**How to complete this task**
Copy out each line of the entries where the word "outcome" is present.

Dataset entries:
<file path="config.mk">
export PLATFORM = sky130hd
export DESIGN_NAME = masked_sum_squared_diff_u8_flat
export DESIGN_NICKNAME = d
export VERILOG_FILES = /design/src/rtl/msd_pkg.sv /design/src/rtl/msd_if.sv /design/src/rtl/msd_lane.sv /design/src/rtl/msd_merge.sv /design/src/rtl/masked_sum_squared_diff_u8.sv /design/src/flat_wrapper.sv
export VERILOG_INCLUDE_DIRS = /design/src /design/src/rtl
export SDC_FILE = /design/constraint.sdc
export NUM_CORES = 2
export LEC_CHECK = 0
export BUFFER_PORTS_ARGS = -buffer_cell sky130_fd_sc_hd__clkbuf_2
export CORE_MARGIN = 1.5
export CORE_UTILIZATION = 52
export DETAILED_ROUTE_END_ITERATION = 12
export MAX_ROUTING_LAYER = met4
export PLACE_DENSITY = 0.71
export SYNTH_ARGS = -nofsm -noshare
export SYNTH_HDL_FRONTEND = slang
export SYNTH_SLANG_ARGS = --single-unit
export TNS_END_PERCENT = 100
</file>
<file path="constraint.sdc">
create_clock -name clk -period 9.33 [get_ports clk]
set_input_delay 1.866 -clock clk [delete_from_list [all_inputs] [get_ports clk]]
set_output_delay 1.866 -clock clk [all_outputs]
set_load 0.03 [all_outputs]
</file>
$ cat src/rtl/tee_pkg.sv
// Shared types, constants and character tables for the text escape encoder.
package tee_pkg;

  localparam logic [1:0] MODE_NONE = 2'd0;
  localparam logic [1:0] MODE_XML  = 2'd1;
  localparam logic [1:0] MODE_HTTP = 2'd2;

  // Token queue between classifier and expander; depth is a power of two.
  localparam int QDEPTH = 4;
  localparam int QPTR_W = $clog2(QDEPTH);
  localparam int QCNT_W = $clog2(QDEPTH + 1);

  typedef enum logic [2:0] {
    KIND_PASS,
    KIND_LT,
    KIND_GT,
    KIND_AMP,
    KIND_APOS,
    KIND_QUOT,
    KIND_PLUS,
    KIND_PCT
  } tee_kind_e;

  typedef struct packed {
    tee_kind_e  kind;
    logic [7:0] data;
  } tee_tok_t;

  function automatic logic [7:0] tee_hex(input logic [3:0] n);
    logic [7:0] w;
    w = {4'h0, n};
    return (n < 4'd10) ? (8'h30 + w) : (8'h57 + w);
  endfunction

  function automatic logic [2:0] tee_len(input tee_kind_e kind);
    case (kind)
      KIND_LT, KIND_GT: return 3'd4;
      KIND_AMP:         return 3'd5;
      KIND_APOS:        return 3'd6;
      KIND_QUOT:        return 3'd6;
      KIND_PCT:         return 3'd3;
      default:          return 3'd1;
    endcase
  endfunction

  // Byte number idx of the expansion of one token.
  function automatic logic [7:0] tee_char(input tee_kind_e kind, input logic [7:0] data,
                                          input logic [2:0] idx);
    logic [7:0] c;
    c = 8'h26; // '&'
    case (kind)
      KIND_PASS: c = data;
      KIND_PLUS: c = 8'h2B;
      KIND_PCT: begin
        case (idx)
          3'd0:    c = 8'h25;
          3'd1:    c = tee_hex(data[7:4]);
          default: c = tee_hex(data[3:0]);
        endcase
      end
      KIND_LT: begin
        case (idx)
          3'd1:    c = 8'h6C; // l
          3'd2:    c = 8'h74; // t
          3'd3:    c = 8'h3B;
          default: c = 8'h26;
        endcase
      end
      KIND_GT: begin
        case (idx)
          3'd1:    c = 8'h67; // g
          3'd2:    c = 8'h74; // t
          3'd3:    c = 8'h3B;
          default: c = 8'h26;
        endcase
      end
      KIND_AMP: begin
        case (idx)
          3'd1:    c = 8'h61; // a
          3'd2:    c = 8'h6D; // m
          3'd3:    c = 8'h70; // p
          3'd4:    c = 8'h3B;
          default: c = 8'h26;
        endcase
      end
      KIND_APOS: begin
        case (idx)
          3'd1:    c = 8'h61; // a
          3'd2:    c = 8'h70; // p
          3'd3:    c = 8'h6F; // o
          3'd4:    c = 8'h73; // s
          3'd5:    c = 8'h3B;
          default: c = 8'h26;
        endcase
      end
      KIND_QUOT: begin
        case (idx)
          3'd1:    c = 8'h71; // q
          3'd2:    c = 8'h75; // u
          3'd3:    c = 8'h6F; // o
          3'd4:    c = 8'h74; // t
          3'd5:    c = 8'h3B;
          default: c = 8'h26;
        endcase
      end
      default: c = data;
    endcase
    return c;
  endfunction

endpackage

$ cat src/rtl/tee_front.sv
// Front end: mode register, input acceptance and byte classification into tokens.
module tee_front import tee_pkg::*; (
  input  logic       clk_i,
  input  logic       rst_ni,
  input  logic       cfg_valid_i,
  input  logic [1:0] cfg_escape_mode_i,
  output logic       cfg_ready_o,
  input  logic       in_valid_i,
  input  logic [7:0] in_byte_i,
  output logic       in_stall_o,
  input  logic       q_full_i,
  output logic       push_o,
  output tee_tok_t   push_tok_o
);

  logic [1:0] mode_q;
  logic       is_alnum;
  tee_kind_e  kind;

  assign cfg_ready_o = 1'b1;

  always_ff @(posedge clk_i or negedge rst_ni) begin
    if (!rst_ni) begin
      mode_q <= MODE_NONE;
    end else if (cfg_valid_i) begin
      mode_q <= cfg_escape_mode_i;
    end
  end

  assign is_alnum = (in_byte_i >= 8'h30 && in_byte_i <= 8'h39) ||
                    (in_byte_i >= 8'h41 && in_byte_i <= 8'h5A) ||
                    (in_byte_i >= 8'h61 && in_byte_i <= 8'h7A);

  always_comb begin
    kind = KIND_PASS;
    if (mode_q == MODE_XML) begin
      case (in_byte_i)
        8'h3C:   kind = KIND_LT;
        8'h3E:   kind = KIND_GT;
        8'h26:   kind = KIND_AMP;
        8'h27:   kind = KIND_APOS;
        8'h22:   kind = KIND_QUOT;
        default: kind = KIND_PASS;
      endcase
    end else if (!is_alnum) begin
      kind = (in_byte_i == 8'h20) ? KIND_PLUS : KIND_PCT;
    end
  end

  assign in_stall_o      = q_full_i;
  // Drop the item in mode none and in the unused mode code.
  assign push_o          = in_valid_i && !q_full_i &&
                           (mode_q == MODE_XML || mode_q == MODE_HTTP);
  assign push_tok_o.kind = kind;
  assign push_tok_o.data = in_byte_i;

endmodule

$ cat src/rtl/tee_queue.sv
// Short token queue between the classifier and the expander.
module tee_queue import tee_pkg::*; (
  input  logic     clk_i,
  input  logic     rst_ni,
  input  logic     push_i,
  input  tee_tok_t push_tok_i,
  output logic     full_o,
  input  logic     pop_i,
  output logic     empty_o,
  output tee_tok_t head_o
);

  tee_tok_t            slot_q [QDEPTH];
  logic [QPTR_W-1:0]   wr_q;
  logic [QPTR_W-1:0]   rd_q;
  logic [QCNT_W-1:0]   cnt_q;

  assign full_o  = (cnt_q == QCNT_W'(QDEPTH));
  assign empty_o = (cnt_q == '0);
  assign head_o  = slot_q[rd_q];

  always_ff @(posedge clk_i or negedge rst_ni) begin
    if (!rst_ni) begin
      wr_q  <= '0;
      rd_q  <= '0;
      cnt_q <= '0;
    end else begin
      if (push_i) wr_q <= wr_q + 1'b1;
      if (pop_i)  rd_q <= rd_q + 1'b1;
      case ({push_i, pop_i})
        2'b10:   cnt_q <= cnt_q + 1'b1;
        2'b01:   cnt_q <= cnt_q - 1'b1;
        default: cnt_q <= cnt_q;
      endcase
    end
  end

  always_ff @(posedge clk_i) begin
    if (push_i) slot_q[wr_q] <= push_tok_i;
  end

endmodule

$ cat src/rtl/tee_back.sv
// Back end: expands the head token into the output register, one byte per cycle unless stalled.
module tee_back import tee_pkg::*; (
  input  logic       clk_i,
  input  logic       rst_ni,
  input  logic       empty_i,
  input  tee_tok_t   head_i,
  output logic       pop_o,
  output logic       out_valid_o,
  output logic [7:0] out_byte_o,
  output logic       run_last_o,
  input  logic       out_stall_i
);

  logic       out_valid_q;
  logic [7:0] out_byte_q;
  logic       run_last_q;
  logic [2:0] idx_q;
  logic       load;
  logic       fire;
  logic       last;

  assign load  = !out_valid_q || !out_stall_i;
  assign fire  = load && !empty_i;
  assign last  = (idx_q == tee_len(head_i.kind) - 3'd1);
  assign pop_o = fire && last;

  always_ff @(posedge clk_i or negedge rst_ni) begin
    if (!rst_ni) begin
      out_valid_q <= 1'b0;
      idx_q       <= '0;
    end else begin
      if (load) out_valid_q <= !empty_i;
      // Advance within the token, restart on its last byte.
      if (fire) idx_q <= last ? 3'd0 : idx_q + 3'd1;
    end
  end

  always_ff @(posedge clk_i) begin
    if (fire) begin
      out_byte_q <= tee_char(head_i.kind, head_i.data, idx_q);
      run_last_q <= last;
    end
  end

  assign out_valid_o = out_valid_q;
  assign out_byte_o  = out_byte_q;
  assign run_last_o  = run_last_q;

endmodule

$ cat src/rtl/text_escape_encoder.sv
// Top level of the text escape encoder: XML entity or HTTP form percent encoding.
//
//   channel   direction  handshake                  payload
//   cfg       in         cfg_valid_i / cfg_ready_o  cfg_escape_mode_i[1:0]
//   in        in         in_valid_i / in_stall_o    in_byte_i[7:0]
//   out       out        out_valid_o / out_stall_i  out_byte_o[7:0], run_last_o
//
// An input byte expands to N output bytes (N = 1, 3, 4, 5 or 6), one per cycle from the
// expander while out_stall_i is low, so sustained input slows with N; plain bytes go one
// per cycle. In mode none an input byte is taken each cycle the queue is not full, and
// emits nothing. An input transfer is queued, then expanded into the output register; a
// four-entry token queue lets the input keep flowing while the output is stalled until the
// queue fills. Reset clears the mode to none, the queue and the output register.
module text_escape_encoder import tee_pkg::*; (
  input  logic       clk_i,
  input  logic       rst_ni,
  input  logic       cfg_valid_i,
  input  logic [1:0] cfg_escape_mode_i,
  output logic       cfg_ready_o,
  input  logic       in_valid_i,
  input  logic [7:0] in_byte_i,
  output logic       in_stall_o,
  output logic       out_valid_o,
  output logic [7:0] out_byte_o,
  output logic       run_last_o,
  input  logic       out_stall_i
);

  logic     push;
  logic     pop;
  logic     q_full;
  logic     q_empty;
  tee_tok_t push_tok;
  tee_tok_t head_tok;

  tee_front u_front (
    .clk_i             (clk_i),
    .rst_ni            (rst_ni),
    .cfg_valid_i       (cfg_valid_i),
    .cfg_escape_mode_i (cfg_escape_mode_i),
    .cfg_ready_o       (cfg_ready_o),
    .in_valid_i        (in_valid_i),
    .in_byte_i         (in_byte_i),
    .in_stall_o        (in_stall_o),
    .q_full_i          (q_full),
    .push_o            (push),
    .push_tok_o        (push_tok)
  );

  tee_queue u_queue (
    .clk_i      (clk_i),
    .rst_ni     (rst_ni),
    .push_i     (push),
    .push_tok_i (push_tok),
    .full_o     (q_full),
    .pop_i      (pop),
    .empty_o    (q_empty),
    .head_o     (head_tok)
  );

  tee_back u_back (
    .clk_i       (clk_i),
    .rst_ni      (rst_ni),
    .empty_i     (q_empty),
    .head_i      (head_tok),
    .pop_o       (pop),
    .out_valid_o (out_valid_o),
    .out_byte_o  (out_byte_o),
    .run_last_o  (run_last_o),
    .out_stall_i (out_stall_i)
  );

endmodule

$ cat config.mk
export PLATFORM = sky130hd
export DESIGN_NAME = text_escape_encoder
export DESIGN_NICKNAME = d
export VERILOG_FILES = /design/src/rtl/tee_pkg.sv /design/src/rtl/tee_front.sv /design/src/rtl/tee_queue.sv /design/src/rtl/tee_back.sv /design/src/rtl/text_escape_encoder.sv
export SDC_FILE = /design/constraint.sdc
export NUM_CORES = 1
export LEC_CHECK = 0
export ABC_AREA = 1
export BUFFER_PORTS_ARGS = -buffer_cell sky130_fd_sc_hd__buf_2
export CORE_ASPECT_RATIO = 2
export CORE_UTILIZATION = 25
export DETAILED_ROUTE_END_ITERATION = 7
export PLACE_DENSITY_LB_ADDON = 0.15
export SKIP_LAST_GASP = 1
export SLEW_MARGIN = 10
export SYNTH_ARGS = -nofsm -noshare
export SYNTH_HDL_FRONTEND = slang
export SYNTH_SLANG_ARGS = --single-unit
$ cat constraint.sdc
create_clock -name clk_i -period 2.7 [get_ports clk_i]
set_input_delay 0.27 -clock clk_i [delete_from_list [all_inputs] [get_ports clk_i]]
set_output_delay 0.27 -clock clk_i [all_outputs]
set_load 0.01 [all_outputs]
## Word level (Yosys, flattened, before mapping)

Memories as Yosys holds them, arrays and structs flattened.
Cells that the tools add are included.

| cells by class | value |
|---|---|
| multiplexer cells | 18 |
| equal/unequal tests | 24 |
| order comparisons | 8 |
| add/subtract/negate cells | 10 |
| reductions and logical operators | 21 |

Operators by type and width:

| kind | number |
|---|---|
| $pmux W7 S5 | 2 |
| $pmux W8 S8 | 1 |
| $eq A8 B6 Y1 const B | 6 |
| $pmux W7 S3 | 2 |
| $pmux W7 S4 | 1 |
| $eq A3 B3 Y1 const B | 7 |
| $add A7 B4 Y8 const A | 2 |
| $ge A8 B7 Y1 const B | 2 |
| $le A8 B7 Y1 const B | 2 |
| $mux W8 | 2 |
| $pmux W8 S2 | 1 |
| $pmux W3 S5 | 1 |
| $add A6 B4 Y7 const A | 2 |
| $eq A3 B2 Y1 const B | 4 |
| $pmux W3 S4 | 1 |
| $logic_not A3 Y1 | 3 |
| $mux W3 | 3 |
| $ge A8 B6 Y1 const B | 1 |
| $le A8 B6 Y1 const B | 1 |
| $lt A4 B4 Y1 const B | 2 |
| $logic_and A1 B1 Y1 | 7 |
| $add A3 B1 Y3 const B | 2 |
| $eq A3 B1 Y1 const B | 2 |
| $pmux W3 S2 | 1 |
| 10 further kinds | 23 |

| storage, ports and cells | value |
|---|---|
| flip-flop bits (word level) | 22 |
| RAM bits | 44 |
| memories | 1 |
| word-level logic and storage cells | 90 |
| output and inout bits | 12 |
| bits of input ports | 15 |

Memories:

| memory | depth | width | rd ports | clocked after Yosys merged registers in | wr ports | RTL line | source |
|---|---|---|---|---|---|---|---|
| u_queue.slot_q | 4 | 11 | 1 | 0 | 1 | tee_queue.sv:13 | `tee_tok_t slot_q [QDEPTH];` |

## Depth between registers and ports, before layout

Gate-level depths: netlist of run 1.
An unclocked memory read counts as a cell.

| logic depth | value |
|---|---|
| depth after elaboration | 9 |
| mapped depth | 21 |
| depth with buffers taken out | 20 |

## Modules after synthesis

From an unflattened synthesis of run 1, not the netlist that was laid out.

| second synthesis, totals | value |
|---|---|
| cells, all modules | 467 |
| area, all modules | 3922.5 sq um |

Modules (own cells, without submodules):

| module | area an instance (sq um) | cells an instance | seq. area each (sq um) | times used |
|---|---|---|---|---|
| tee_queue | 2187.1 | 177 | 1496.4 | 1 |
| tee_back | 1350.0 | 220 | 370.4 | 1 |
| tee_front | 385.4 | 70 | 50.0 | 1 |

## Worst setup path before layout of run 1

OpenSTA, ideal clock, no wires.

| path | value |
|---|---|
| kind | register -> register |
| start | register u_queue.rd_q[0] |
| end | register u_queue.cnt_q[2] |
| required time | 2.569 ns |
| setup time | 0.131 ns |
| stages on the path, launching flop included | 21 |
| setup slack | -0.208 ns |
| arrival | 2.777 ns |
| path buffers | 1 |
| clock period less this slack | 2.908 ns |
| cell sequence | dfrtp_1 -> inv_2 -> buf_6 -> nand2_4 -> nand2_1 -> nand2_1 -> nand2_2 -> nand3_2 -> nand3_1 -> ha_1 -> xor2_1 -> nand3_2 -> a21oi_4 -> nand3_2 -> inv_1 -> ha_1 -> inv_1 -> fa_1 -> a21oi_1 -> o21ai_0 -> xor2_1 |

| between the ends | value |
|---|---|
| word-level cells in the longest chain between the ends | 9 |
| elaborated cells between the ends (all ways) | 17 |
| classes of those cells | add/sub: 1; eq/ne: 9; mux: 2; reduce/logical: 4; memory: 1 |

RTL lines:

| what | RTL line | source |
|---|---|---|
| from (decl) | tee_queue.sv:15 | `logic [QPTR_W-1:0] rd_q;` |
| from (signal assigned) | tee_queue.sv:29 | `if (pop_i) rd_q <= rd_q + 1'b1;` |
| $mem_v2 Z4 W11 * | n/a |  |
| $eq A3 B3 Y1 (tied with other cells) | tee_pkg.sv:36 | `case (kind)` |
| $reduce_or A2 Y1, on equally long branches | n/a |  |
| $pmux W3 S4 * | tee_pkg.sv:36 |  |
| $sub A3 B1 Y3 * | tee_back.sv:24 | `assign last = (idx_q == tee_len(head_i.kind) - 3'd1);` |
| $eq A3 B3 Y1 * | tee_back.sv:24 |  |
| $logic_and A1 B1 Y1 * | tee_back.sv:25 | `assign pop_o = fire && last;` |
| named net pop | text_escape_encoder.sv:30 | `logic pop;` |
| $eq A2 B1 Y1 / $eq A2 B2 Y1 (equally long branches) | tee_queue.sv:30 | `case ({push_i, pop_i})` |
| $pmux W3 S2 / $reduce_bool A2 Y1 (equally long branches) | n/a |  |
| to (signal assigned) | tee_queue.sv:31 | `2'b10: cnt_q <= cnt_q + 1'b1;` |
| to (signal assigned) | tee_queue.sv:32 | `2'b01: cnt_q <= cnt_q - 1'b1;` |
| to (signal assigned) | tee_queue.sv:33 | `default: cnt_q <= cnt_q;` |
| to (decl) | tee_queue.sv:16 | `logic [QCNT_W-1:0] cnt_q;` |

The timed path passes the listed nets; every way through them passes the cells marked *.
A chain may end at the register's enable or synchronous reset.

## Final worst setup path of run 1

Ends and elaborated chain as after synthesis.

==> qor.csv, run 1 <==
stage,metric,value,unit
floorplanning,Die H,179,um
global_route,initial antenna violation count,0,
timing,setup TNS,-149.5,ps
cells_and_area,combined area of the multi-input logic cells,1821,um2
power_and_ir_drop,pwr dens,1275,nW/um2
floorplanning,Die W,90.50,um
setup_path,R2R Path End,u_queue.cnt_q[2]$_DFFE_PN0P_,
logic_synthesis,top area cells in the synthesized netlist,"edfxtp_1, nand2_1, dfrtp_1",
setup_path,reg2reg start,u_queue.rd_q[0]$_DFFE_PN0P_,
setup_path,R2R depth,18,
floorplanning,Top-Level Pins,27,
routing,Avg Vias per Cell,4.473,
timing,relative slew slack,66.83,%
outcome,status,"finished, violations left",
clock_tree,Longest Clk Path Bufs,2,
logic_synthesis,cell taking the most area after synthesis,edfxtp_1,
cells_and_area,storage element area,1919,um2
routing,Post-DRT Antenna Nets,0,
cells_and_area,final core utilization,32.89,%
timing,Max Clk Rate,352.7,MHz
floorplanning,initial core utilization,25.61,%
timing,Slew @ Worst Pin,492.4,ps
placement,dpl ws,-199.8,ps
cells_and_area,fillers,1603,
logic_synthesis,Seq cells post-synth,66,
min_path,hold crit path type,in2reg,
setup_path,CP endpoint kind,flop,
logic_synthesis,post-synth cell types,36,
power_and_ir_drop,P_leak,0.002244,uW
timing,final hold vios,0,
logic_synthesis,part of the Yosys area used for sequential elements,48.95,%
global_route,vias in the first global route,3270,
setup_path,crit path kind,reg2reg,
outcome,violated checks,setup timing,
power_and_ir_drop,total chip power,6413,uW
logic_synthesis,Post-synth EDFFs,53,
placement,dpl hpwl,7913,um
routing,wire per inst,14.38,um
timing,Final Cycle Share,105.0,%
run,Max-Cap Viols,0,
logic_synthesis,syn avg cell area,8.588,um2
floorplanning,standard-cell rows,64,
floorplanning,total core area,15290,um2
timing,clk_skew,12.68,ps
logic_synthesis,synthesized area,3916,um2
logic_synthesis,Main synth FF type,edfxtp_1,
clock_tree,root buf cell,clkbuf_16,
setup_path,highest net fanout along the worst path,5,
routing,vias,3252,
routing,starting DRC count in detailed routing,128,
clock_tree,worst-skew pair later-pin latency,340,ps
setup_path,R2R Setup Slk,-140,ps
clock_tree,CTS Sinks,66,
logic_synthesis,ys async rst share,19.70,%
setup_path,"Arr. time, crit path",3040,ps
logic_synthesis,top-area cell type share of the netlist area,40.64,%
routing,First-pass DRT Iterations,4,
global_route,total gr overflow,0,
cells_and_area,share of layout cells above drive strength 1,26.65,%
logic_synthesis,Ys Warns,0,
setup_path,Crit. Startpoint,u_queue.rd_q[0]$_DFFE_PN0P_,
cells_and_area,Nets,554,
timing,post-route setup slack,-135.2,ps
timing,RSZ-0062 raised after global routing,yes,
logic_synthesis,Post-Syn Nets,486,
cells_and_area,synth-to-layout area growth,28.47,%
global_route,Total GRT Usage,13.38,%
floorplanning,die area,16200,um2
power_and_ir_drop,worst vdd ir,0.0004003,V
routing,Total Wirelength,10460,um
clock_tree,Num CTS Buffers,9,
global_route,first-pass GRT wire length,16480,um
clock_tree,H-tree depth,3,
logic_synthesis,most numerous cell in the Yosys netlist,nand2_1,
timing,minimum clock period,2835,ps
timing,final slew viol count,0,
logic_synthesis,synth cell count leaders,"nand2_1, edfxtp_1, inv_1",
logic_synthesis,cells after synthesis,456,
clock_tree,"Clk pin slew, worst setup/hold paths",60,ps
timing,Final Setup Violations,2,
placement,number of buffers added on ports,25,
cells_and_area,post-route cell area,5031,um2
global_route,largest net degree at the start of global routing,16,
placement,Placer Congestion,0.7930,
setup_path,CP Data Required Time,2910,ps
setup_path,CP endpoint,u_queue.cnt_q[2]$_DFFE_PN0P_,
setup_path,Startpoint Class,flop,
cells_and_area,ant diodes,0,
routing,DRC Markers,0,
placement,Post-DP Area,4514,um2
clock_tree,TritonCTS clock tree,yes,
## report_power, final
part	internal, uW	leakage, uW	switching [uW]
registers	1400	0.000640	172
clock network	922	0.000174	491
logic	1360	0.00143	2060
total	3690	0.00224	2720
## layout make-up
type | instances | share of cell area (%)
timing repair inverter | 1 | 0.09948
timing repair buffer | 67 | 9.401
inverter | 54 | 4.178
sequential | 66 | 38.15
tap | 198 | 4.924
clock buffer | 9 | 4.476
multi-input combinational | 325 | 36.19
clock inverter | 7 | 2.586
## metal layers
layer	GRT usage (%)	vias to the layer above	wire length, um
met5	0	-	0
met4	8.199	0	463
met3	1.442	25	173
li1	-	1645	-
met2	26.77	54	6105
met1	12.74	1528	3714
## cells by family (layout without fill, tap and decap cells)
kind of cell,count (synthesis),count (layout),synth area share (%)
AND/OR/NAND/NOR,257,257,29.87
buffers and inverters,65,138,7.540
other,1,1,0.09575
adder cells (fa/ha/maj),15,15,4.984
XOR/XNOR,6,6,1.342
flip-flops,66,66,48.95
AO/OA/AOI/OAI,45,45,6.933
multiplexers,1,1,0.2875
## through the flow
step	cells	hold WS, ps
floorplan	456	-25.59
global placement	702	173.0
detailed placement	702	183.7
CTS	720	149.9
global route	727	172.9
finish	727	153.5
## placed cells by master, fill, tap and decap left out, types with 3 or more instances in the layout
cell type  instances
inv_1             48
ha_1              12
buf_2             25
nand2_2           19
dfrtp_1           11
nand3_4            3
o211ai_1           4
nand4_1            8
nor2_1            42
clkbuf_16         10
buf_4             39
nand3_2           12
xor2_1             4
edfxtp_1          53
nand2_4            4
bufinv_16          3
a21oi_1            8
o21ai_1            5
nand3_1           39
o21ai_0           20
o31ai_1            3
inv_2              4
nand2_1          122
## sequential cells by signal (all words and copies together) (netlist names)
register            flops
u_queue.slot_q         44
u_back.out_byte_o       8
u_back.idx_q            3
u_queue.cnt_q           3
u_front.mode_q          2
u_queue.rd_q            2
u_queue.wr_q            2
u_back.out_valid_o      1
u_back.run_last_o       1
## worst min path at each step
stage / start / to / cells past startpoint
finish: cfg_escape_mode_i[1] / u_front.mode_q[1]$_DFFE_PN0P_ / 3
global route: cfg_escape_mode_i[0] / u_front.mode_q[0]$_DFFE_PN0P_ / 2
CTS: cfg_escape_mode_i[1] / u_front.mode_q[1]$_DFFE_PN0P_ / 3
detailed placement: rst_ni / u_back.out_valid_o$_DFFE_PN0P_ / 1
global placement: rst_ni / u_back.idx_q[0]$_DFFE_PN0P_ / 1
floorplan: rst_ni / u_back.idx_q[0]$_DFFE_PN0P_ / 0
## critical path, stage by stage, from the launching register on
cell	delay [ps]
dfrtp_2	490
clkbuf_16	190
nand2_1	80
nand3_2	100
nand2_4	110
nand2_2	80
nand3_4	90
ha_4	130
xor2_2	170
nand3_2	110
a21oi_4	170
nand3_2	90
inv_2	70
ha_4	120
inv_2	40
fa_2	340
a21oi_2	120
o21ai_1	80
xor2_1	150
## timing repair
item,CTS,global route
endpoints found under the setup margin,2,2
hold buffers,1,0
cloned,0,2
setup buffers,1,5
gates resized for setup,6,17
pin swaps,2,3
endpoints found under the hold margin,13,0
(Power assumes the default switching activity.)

**Problem solution**
outcome,status,"finished, violations left",
outcome,violated checks,setup timing,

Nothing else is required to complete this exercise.